3. There is already a dev_queue_xmit function, why do I need a soft interrupt to send it?

We can see that in Dev_queue_xmit the SKB has been processed (such as merging into a package, calculating checksums, etc.), and the processed SKB can be sent directly, when Dev_queue_ XMit will also first SKB the queue (SKB is generally in this function in the queue), and call Qdisc_run attempt to send, but it is possible to send a failure, this will be SKB re-queue, dispatch soft interrupt, and their own direct return.

A soft interrupt simply sends the SKB in the queue and releases the SKB that has been sent, eliminating the need to linearized or checksum the SKB. In addition, if the queue is stopped, Dev_queue_xmit can still join the package to the queue, but cannot send it, so that when the queue is awakened, a soft interrupt is required to send the backlog of packets during the stop. In short, Dev_queue_xmit is the SKB to do some final processing and the first attempt to send, soft interrupt is to send the former failed or not sent out packets sent out. (In fact, sending a soft interrupt also has a role, is to release the packets that have been sent, because in some cases the transmission is done in a hardware interrupt, in order to improve the efficiency of hardware interrupt processing, the kernel provides a way to release SKB into a soft interrupt, just call DEV_KFREE_SKB_IRQ, It will skb into the Softnet_data completion_queue and then turn on the send soft interrupt, Net_tx_action will release Completion_queue in SKB in a soft interrupt)

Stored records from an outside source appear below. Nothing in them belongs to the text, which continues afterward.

===== src/rtl/prs_pkg.sv =====
package prs_pkg;

    localparam int SAMPLE_W    = 24;
    localparam int COEF_W      = 20;
    localparam int ADDR_W      = 12;
    localparam int LANES       = 4;
    localparam int PROD_LANE_W = SAMPLE_W + COEF_W;
    localparam int ACC_W       = PROD_LANE_W + 7;
    localparam int ADV_DEPTH   = 64;
    localparam int MAX_RESULTS = 64;
    localparam int CFG_IDX_W   = 2;
    localparam int CFG_DATA_W  = 36;

    localparam logic [1:0] ACT_SAMPLE = 2'd0;
    localparam logic [1:0] ACT_COEF   = 2'd1;
    localparam logic [1:0] ACT_ADV    = 2'd2;

    localparam logic [CFG_IDX_W-1:0] REG_TAPS = 2'd0;
    localparam logic [CFG_IDX_W-1:0] REG_UP   = 2'd1;
    localparam logic [CFG_IDX_W-1:0] REG_STEP = 2'd2;
    localparam logic [CFG_IDX_W-1:0] REG_CHAN = 2'd3;

    localparam logic [CFG_DATA_W-1:0] MIN_STEP = 36'd67108864;

    typedef struct packed {
        logic [1:0]                 action;
        logic signed [SAMPLE_W-1:0] sample_a;
        logic signed [SAMPLE_W-1:0] sample_b;
        logic signed [SAMPLE_W-1:0] sample_c;
        logic signed [SAMPLE_W-1:0] sample_d;
        logic [ADDR_W-1:0]          table_address;
        logic signed [COEF_W-1:0]   table_value;
    } t_in_item;

    typedef struct packed {
        logic signed [SAMPLE_W-1:0] result_a;
        logic signed [SAMPLE_W-1:0] result_b;
        logic signed [SAMPLE_W-1:0] result_c;
        logic signed [SAMPLE_W-1:0] result_d;
        logic                       last_of_run;
    } t_out_item;

    typedef struct packed {
        logic push;
        logic coef_we;
        logic adv_we;
        logic setup;
        logic issue;
        logic first;
        logic last_tap;
        logic load_out;
        logic last_of_run;
    } t_dp_cmd;

    typedef struct packed {
        logic       acc_done;
        logic       out_busy;
        logic [7:0] adv_data;
    } t_dp_sts;

endpackage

http://www.bkjia.com/PHPjc/1103186.html www.bkjia.com true http://www.bkjia.com/PHPjc/1103186.html techarticle two layer (link layer) packet sending process Analysis two layer (link layer) packet sending process Analysis--lvyilong316 Description: This series of blog covers the kernel version is 2.6.32 when the upper-level quasi ...

  • Contact Us

    The content source of this page is from Internet, which doesn't represent Alibaba Cloud's opinion; products and services mentioned on that page don't have any relationship with Alibaba Cloud. If the content of the page makes you feel confusing, please write us an email, we will handle the problem within 5 days after receiving your email.

    If you find any instances of plagiarism from the community, please send an email to: info-contact@alibabacloud.com and provide relevant evidence. A staff member will contact you within 5 working days.

    A Free Trial That Lets You Build Big!

    Start building with 50+ products and up to 12 months usage for Elastic Compute Service

    • Sales Support

      1 on 1 presale consultation

    • After-Sales Support

      24/7 Technical Support 6 Free Tickets per Quarter Faster Response

    • Alibaba Cloud offers highly flexible support services tailored to meet your exact needs.